Charles Ellicott Commentary


Charles Ellicott Commentary
"And it was given them that they should not kill them, but that they should be tormented five months: and their torment was as the torment of a scorpion, when it striketh a man." — Revelation 9:5 (ASV)
And to them . . .—Better, And it was given to them that they should not kill them (that is, those who had not the seal of God in their foreheads), but that they should be tortured five months.
The general period of a locust plague is about five months: “as the natural locusts commit their ravages only for five months, so the ravages of these symbolical ones will be only for a short period” (Stuart). Their power is to inflict torment, and not death. The next verse tells us that men would consider death preferable to this torment, but the relief of the grave is denied them.
And their torment . . .—Literally, and the torture of them (that is, the torture inflicted by them) is as the torture of a scorpion when it has stricken a man. The wound of a scorpion causes intense suffering: we have in it the symbol of the malicious cruelty of the merciless.
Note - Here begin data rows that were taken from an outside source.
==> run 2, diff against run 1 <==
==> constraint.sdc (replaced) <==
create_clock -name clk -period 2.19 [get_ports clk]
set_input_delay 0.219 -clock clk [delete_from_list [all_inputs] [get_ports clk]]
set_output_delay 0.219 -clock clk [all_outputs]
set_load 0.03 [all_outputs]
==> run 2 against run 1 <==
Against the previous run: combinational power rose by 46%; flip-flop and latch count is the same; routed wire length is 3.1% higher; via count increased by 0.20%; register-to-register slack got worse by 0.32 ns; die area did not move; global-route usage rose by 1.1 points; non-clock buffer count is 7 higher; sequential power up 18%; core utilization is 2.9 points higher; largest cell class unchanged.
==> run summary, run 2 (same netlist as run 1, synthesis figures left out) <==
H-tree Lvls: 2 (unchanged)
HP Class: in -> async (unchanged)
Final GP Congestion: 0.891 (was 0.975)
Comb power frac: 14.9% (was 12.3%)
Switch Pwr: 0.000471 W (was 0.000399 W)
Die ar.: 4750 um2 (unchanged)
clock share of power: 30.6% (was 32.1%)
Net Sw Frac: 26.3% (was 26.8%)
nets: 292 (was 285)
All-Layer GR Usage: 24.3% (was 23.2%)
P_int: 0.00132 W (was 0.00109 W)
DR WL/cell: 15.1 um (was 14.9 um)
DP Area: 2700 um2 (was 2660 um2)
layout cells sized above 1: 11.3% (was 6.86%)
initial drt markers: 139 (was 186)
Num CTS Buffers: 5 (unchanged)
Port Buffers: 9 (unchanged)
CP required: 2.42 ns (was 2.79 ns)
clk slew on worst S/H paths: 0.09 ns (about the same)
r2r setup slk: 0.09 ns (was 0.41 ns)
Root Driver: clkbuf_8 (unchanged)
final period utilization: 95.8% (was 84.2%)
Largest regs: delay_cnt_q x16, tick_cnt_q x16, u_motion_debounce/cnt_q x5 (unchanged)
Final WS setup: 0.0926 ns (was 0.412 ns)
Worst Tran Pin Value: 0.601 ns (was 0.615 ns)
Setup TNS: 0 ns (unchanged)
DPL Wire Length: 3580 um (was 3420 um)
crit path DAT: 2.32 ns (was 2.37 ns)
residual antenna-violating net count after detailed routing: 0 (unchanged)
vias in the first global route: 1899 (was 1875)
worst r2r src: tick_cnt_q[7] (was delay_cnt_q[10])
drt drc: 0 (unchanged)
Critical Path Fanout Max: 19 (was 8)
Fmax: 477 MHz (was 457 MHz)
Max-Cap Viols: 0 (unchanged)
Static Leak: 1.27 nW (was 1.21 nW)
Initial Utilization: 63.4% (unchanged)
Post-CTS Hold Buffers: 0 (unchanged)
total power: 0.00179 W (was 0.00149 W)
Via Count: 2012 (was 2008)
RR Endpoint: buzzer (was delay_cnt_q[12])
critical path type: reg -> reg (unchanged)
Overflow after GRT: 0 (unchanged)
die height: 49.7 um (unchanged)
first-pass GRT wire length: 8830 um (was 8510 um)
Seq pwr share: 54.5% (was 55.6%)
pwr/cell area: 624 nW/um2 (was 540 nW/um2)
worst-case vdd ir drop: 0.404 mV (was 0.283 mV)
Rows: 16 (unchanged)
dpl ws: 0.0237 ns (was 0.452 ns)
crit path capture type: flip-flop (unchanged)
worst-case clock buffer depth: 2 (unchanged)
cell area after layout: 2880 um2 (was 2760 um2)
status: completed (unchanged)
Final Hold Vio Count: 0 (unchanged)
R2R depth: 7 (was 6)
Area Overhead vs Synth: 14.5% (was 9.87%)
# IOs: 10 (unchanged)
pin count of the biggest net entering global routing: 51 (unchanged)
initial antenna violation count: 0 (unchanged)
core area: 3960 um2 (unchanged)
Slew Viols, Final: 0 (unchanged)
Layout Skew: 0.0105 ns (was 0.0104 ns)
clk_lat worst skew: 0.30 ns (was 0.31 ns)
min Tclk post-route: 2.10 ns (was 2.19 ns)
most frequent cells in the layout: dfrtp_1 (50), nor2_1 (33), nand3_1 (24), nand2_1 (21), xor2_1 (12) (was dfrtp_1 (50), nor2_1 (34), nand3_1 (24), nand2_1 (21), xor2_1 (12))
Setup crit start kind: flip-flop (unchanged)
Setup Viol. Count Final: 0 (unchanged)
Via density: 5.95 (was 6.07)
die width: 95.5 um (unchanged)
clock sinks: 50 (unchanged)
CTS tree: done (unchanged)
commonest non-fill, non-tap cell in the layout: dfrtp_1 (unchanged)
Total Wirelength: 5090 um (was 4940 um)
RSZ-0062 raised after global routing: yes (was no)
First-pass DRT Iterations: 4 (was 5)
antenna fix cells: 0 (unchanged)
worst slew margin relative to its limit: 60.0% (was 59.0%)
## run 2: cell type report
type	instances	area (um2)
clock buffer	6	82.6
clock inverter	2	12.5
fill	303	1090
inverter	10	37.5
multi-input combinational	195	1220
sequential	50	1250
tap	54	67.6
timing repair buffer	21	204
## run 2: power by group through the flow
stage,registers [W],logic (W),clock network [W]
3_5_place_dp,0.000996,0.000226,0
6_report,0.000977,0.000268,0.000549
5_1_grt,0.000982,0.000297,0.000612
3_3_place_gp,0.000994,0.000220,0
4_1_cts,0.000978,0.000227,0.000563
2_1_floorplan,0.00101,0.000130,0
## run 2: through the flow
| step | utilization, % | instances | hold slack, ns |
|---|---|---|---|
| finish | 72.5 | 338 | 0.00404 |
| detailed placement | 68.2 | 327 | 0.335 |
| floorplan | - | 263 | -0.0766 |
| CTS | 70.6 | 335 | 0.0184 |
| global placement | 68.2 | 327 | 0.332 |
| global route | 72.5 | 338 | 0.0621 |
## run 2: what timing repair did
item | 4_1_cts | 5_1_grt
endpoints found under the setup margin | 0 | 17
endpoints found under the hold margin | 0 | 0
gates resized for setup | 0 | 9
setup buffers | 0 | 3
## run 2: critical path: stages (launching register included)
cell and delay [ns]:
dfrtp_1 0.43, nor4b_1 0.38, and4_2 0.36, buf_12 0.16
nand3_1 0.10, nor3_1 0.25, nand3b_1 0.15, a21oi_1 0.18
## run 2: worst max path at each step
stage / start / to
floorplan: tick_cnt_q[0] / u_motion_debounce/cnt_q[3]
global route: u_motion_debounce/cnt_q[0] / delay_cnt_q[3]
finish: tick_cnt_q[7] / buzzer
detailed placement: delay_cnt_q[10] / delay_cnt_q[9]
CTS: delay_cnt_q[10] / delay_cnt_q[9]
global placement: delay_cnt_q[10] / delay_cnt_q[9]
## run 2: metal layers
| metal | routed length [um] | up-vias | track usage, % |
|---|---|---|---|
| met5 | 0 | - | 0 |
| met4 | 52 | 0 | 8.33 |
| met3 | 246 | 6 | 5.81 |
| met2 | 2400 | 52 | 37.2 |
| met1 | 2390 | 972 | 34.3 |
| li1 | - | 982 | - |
### src/rtl/union_pkg.sv
// Shared types for the union-select byte/word path: the lane union, mode and
// state encodings, and helpers that build the downstream payload.
package union_pkg;

    localparam int WORD_BYTES = 4;

    typedef union packed {
        logic [31:0]     u_int;
        logic [3:0][7:0] u_byte;
    } word_u;

    typedef enum logic {
        MODE_BYTE = 1'b0,
        MODE_WORD = 1'b1
    } mode_e;

    typedef enum logic [1:0] {
        IDLE = 2'd0,
        FILL = 2'd1,
        HOLD = 2'd2
    } state_e;

    typedef struct packed {
        logic        select;
        logic [31:0] val_int;
        logic [7:0]  val_byte;
        logic        partial;
        logic [2:0]  count;
    } payload_t;

    function automatic payload_t word_payload(input word_u w, input logic [2:0] count,
                                              input logic partial);
        payload_t p;
        p.select   = 1'b1;
        p.val_int  = w.u_int;
        p.val_byte = w.u_byte[0];
        p.partial  = partial;
        p.count    = count;
        return p;
    endfunction

    function automatic payload_t byte_payload(input logic [7:0] b);
        payload_t p;
        p.select   = 1'b0;
        p.val_int  = 32'h0000_0000;
        p.val_byte = b;
        p.partial  = 1'b0;
        p.count    = 3'd1;
        return p;
    endfunction

endpackage

### src/rtl/union_idle_timer.sv
// Idle counter for a partially filled word; expired pulses on the idle cycle
// that brings the count up to TIMEOUT_CYCLES. TIMEOUT_CYCLES=0 never expires.
module union_idle_timer #(
    parameter int TIMEOUT_CYCLES = 16
) (
    input  logic clk,
    input  logic rst,
    input  logic clear,
    input  logic enable,
    output logic expired
);

    localparam int TW    = (TIMEOUT_CYCLES < 1) ? 1 : $clog2(TIMEOUT_CYCLES + 1);
    localparam int LIMIT = (TIMEOUT_CYCLES < 1) ? 0 : TIMEOUT_CYCLES - 1;
    localparam logic [TW-1:0] LIMIT_V = TW'(LIMIT);
    localparam logic          ACTIVE  = (TIMEOUT_CYCLES > 0) ? 1'b1 : 1'b0;

    logic [TW-1:0] count_r;

    // Idle-cycle counter; never runs past the expiry point.
    always_ff @(posedge clk or posedge rst) begin
        if (rst) begin
            count_r <= '0;
        end else if (clear) begin
            count_r <= '0;
        end else if (enable && ACTIVE && (count_r != LIMIT_V)) begin
            count_r <= count_r + TW'(1);
        end else begin
            count_r <= count_r;
        end
    end

    assign expired = ACTIVE && enable && !clear && (count_r == LIMIT_V);

endmodule

### src/rtl/union_word_packer.sv
// Packs a tagged byte stream into either a little-endian 32-bit word or a lone
// byte and presents it, registered and stable, on a valid/ready interface.
module union_word_packer #(
    parameter int TIMEOUT_CYCLES = 16,
    parameter int WORD_BYTES     = 4
) (
    input  logic        clk,
    input  logic        rst,
    input  logic        in_valid,
    output logic        in_ready,
    input  logic [7:0]  in_byte,
    input  logic        in_mode,
    input  logic        in_last,
    output logic        out_valid,
    input  logic        out_ready,
    output logic        out_select,
    output logic [31:0] out_val_int,
    output logic [7:0]  out_val_byte,
    output logic        out_partial,
    output logic [2:0]  out_count
);

    import union_pkg::*;

    if (WORD_BYTES != union_pkg::WORD_BYTES) begin : g_bad_word_bytes
        $error("union_word_packer: WORD_BYTES must be 4");
    end

    state_e   state_r, state_nx;
    word_u    buf_r, buf_nx;
    logic [2:0] count_r, count_nx;
    logic     out_valid_r, out_valid_nx;
    payload_t payload_r, payload_nx;

    logic       accept_s;
    logic       expired_s;
    logic       timer_clear_s;
    logic       timer_enable_s;
    logic [2:0] lane_count_s;

    assign in_ready       = (state_r != HOLD) && !rst;
    assign accept_s       = in_valid && in_ready;
    assign timer_clear_s  = accept_s || (state_r != FILL);
    assign timer_enable_s = (state_r == FILL) && !accept_s;
    assign lane_count_s   = count_r + 3'd1;

    union_idle_timer #(
        .TIMEOUT_CYCLES(TIMEOUT_CYCLES)
    ) u_idle_timer (
        .clk    (clk),
        .rst    (rst),
        .clear  (timer_clear_s),
        .enable (timer_enable_s),
        .expired(expired_s)
    );

    // Next-state, lane buffer and payload selection.
    always_comb begin
        state_nx     = state_r;
        buf_nx       = buf_r;
        count_nx     = count_r;
        out_valid_nx = out_valid_r;
        payload_nx   = payload_r;
        case (state_r)
            IDLE: begin
                if (accept_s) begin
                    if (mode_e'(in_mode) == MODE_WORD) begin
                        buf_nx           = '0;
                        buf_nx.u_byte[0] = in_byte;
                        count_nx         = 3'd1;
                        if (in_last) begin
                            state_nx     = HOLD;
                            out_valid_nx = 1'b1;
                            payload_nx   = word_payload(buf_nx, 3'd1, 1'b1);
                        end else begin
                            state_nx = FILL;
                        end
                    end else begin
                        state_nx     = HOLD;
                        out_valid_nx = 1'b1;
                        payload_nx   = byte_payload(in_byte);
                    end
                end else begin
                    state_nx = IDLE;
                end
            end
            FILL: begin
                if (accept_s) begin
                    buf_nx.u_byte[count_r[1:0]] = in_byte;
                    count_nx = lane_count_s;
                    if ((lane_count_s == 3'd4) || in_last) begin
                        state_nx     = HOLD;
                        out_valid_nx = 1'b1;
                        payload_nx   = word_payload(buf_nx, lane_count_s, lane_count_s != 3'd4);
                    end else begin
                        state_nx = FILL;
                    end
                end else if (expired_s) begin
                    // Unwritten lanes are already zero from the IDLE clear.
                    state_nx     = HOLD;
                    out_valid_nx = 1'b1;
                    payload_nx   = word_payload(buf_r, count_r, 1'b1);
                end else begin
                    state_nx = FILL;
                end
            end
            HOLD: begin
                if (out_ready) begin
                    state_nx     = IDLE;
                    buf_nx       = '0;
                    count_nx     = 3'd0;
                    out_valid_nx = 1'b0;
                    payload_nx   = '0;
                end else begin
                    state_nx = HOLD;
                end
            end
            default: begin
                state_nx     = IDLE;
                buf_nx       = '0;
                count_nx     = 3'd0;
                out_valid_nx = 1'b0;
                payload_nx   = '0;
            end
        endcase
    end

    // State, buffer and registered output payload.
    always_ff @(posedge clk or posedge rst) begin
        if (rst) begin
            state_r     <= IDLE;
            buf_r       <= '0;
            count_r     <= 3'd0;
            out_valid_r <= 1'b0;
            payload_r   <= '0;
        end else begin
            state_r     <= state_nx;
            buf_r       <= buf_nx;
            count_r     <= count_nx;
            out_valid_r <= out_valid_nx;
            payload_r   <= payload_nx;
        end
    end

    assign out_valid    = out_valid_r;
    assign out_select   = payload_r.select;
    assign out_val_int  = payload_r.val_int;
    assign out_val_byte = payload_r.val_byte;
    assign out_partial  = payload_r.partial;
    assign out_count    = payload_r.count;

endmodule

### config.mk
export PLATFORM = sky130hd
export DESIGN_NAME = union_word_packer
export DESIGN_NICKNAME = d
export VERILOG_FILES = /design/src/rtl/union_pkg.sv /design/src/rtl/union_idle_timer.sv /design/src/rtl/union_word_packer.sv
export SDC_FILE = /design/constraint.sdc
export NUM_CORES = 1
export LEC_CHECK = 0
export BUFFER_PORTS_ARGS = -buffer_cell sky130_fd_sc_hd__buf_2
export CAP_MARGIN = 20
export CORE_AREA = 2 2 101 103
export DETAILED_ROUTE_END_ITERATION = 7
export DIE_AREA = 0 0 103 105
export PLACE_DENSITY = 0.75
export SLEW_MARGIN = 20
export SYNTH_ARGS = -nofsm -noshare
export SYNTH_HDL_FRONTEND = slang
export SYNTH_SLANG_ARGS = --single-unit
### constraint.sdc
create_clock -name clk -period 2.5 [get_ports clk]
set_input_delay 0.125 -clock clk [delete_from_list [all_inputs] [get_ports clk]]
set_output_delay 0.125 -clock clk [all_outputs]
set_load 0.05 [all_outputs]
* Word-level counts from Yosys, hierarchy flattened
Cells that the tools add are included.
** Storage, ports and cells
- Bits in registers :: 88
- Output and inout port bits :: 47
** Operators by class
- Add/subtract/negate cells :: 2
- $lt $le $gt $ge :: 2
- Eq/ne operators :: 15
- Mux-type cells :: 39
- Reductions and logical operators :: 16
** Operator list (count)
- $mux 45 :: 7
- $pmux 45 s3 :: 1
- $mux 32 :: 4
- $pmux 32 s3 :: 1
- $bwmux 32 :: 1
- $demux 8 s2 :: 1
- $mux 2 :: 7
- $mux 3 :: 4
- $mux 5 :: 2
- $ne 2x2->1 const B :: 5
- $ne 3x3->1 const B :: 3
- $pmux 3 s3 :: 1
- $mux 8 :: 1
- $logic_and 1x1->1 :: 7
- $mux 1 :: 7
- $pmux 2 s3 :: 1
- $add 5x1->5 const B :: 1
- $eq 5x4->1 const B :: 1
- $ne 5x4->1 const B :: 1
- $reduce_and 5->1 :: 1
- $reduce_and 4->1 :: 1
- $add 3x1->3 const B :: 1
- $eq 3x3->1 const B :: 1
- $logic_not 1->1 :: 3
- 10 further kinds :: 11

* Depth between registers and ports, before layout
- Depth in word-level cells :: 10
- Depth in mapped cells :: 10

* Hierarchy
A second synthesis with hierarchy kept.
** Unflattened totals
- Cells, all modules :: 378
- Area, all modules :: 4483.0 um^2
** Modules (own cells, without submodules)
- union_word_packer :: instances 1, cells an instance 352, area each 4211.5 um^2, seq. area each 2077.0 um^2
- union_idle_timer :: instances 1, cells an instance 26, area each 271.5 um^2, seq. area each 125.1 um^2

* Least setup slack after synthesis
No wires, ideal clock.
- Kind :: in2out
- From :: input port rst
- To :: output port in_ready
- Data arrival time :: 2586 ps
- Required time :: 2375 ps
- Path slack :: -211 ps
- Cell stages on the path :: 2
- Cells stage by stage :: inv_1 and2_1
** Between the ends
- Cells in the longest elaborated chain, start to end :: 2
** RTL lines
- from (decl) :: line union_word_packer.sv:8 : input logic rst,
- $logic_not 1->1 (no line)
- $logic_and 1x1->1 :: line union_word_packer.sv:41 : assign in_ready = (state_r != HOLD) && !rst;
- to (decl) :: line union_word_packer.sv:10 : output logic in_ready,
Every way passes these cells.

* Final worst setup path
- From :: register u_idle_timer.count_r[0]
- To :: register payload_r (netlist bit out_val_int[20])
** Between the ends
- Cells in the longest elaborated chain, start to end :: 4
** RTL lines
- from (decl) :: line union_idle_timer.sv:18 : logic [TW-1:0] count_r;
- from (signal assigned) :: line union_idle_timer.sv:27 : count_r <= count_r + TW'(1);
- from (signal assigned) :: line union_idle_timer.sv:29 : count_r <= count_r;
- $eq 5x4->1 :: line union_idle_timer.sv:33 : assign expired = ACTIVE && enable && !clear && (count_r == LIMIT_V);
- $logic_and 1x1->1 :: line union_idle_timer.sv:33
- $ne 3x3->1 (no line)
- $reduce_and 5->1 (no line)
- to (signal assigned) :: line union_word_packer.sv:141 : payload_r <= payload_nx;
- to (decl) :: line union_word_packer.sv:33 : payload_t payload_r, payload_nx;
Every way passes these cells.
A chain may end at the register's enable or synchronous reset.

==> impl_metrics.csv <==
group,metric,value,unit
layout,drive_above_1_share,33.41,%
clock_network,htree_levels,3,
layout,antenna_cells,0,
global_route,grt-ovfl-total,0,
pwr,p_leak,2.462,nW
setup_path,crit_path_start,"u_idle_timer.count_r[0]",
layout,num-fill-cells,880,
timing,tns,0,ps
yosys,synth_area,4260,sq um
clock_network,clock_latency,360,ps
pwr,swShare,41.25,%
global_route,grt_use_met3,4.950,%
die,floorplan.rows,36,
clock_network,tritoncts,"built",
pwr,p_clk_share,19.4,%
setup_path,critPathArrivalTime,2560,ps
clock_network,ctsResizeCount,0,
routing,drtAntennaViolNets,0,
setup_path,cp_cell_sequence,"ha_1, and3_1, ha_1, o21ai_2, a221o_2, buf_12, mux2_4",
setup_path,start_kind,"register",
yosys,synth_area_per_cell,12.24,sq um
global_route,met2_usage,28.34,%
placement,post-place-cells,529,
pwr,netSwitchingPower,2.182,mW
pwr,vdd_drop_max,0.5871,mV
die,die_h,105,microns
global_route,grt.busiest_layer,"met2",
clock_network,clkTransAtPathRegs,80,ps
timing,fin_ws,180.8,ps
pwr,power_frac_comb,44.7,%
die,die_area,10820,sq um
yosys,syn-num-nets,369,
setup_path,reg2reg_from,"u_idle_timer.count_r[0]",
yosys,synth_seq_cells,88,
run,drv_cap,0,
routing,num_vias,2969,
pwr,internal_power,3.108,mW
routing,drc_errors,0,
timing,holdWs,69.21,ps
yosys,yosysSeqAreaShare,51.69,%
setup_path,cp.required,2750,ps
yosys,synthDistinctLibCells,36,
setup_path,crit_path_end_kind,"register",
global_route,grt_pass1_vias,2996,
clock_network,cts_post_setup_buffers_inserted,0,
die,start_util,44.20,%
die,io_pins,61,
routing,routed_wl,9277,microns
routing,wire_per_inst,16.99,microns
timing,tightest_slew,688.2,ps
setup_path,crit_top_cell,"ha_1",
timing,fin_skew,8.071,ps
setup_path,path_buf_inv,1,
layout,final_core_util,50.62,%
layout,fin_cells,546,
pwr,seqPwrFrac,35.9,%
outcome,status,"finished clean",
pwr,p_total,5.290,mW
placement,placed_area,4659,sq um
clock_network,cts-root-buf,"clkbuf_8",
timing,hold_viol_final,0,
yosys,yosys_warnings,0,
setup_path,cp_top_family,"compound AO/OA/AOI/OAI gates",
layout,area_growth,14.54,%
pwr,p_per_area,1084,nW/um^2
die,die_w,103,microns
global_route,grt_pass1_wl,15300,microns
routing,drtIter0Drc,203,
timing,max-slew-margin-rel,53.82,%
setup_path,critPathMaxStageDelay,430,ps
clock_network,cts_buffers,9,
clock_network,clock-sinks,88,
placement,place_hpwl,6390,microns
routing,dr.pass1.iters,4,
timing,rsz0062_at_grt,"no",
die,core,9639,sq um
timing,setup_viol,0,
timing,fmax,0.4312,GHz
setup_path,critPathKind,"register to register",
setup_path,critPathSlowestCell,"a221o_2",
global_route,track_usage,18.27,%
layout,final_area,4880,sq um
global_route,grt_antenna_before_repair,0,
setup_path,worst-path-max-fanout,41,
timing,post-route-period-util,92.77,%
placement,dp_slack,199.2,ps
hold_path,hp-start,"in_last",
yosys,syn_inst,348,
global_route,use_met1,25.40,%
routing,viasPerCell,5.438,
layout,final_nets,429,
hold_path,hold_class,"input port to register",
placement,gp_congestion,0.8515,
timing,min_period,2319,ps
placement,numPortBuffers,60,
timing,finalMaxSlewViolations,0,
clock_network,clock_path_buffers,2,
global_route,grt_max_degree,86,
[worst paths after layout]
path / end / slack (ps) / cells past startpoint
setup / recovery: out_val_int[20] / 180 / 7
min in group asynchronous: out_partial / 210 / 3
hold / removal: state_r[0] / 70 / 3
max in group asynchronous: state_r[0] / 1650 / 4
setup reg to reg: out_val_int[20] / 180 / 7
hold reg to reg: buf_r[22] / 510 / 1
[sequential cells by signal, summed over array words and instances, names as in the netlist]
name and count:
buf_r 32, out_val_int 32, out_val_byte 8, u_idle_timer.count_r 5
count_r 3, out_count 3, state_r 2, out_partial 1
out_select 1, out_valid 1
[power groups by stage]
stage | Combinational [mW] | Sequential [mW] | Clock (mW)
after floorplan | 1.49 | 2.46 | 0
after global placement | 2.32 | 1.91 | 0
after detailed placement | 2.37 | 1.93 | 0
after CTS | 2.37 | 1.90 | 1.05
after global routing | 2.53 | 1.94 | 1.11
final | 2.36 | 1.90 | 1.03
[metal layers]
| metal | part of all wire (%) | vias to the layer above |
|---|---|---|
| met5 | 0 | - |
| li1 | - | 1391 |
| met1 | 46 | 1473 |
| met4 | 1.5 | 0 |
| met3 | 5.0 | 14 |
| met2 | 47 | 91 |
[cells by family (layout without fill, tap and decap cells)]
family,count (synthesis),in the layout,share of synthesized area (%)
AO/OA/AOI/OAI,95,95,15.86
XOR/XNOR,4,4,0.8225
adder cells (fa/ha/maj),7,7,2.056
buffers and inverters,29,94,4.816
flip-flops,88,88,51.69
multiplexers,47,47,15.80
AND/OR/NAND/NOR,78,78,8.958
[synth_stat cells (all sizes together)]
master / count / area share [%]
nor2b: 4 / 0.59
a22o: 48 / 9.9
ha: 7 / 2.1
a21oi: 6 / 0.70
inv: 6 / 0.53
mux2i: 2 / 0.47
a31oi: 1 / 0.15
o2bb2ai: 1 / 0.21
xnor2: 2 / 0.41
o22a: 1 / 0.21
nand2: 17 / 1.5
nand3: 29 / 3.4
nand2b: 2 / 0.35
xor2: 2 / 0.41
o21ai: 36 / 4.3
clkbuf: 10 / 0.88
a211oi: 1 / 0.18
buf: 13 / 3.4
and2: 2 / 0.35
or2b: 2 / 0.35
nand4b: 1 / 0.21
and3: 4 / 0.59
dfrtp: 88 / 52
and3b: 1 / 0.21
mux2: 45 / 15
nor2: 16 / 1.4
a221o: 1 / 0.23
[area by class of cell]
type                       instances  area (sq um)  share of cell area (%)
sequential                        88          2202                   45.13
multi-input combinational        231          1861                   38.13
timing repair buffer              72         417.9                   8.564
tap                              133         166.4                   3.410
clock buffer                      12         155.1                   3.179
clock inverter                     4         51.30                   1.051
inverter                           6         26.28                  0.5385
[layout by cell type (no fill, tap or decap), types with 2 or more instances in the layout]
master      Yosys  final
a21oi_1         6      5
a22o_1         48     48
and3_1          4      4
buf_12          4      2
buf_2           1     60
buf_4           2      9
clkbuf_8        0     11
clkinvlp_4      0      2
dfrtp_1        88     88
ha_1            7      7
inv_1           6      5
mux2_2          6      6
mux2_4         39     39
mux2i_1         2      2
nand2_1        17     17
nand3_1        29     29
nor2_1         16     16
nor2b_1         4      3
o21ai_0        30     30
o21ai_1         5      5
or2b_1          2      2
xnor2_1         2      2
xor2_1          2      2
[worst register-to-register path, cell delays in order (launching register included)]
cell and delay [ps]:
dfrtp_1 400, ha_1 190, and3_1 160, ha_1 330
o21ai_2 110, a221o_2 430, buf_12 200, mux2_4 390
[repair_timing]
item,CTS,global route
setup endpoints to repair,0,0
endpoints found under the hold margin,88,0
hold buffers,1,0
Power figures use the tool's default switching activity.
The emblem is used in Ezekiel: the rebellious and malicious opponents of the prophet being compared to scorpions (Ezekiel 2:6). We may compare the similar imagery of the bee for the Assyrian power (Isaiah 7:18), and the Psalmist’s complaint that his enemies gathered around him like bees—a swarm, irritating him with wing and sting. The tenth verse tells us the way in which the injury was inflicted: there were stings in their tails.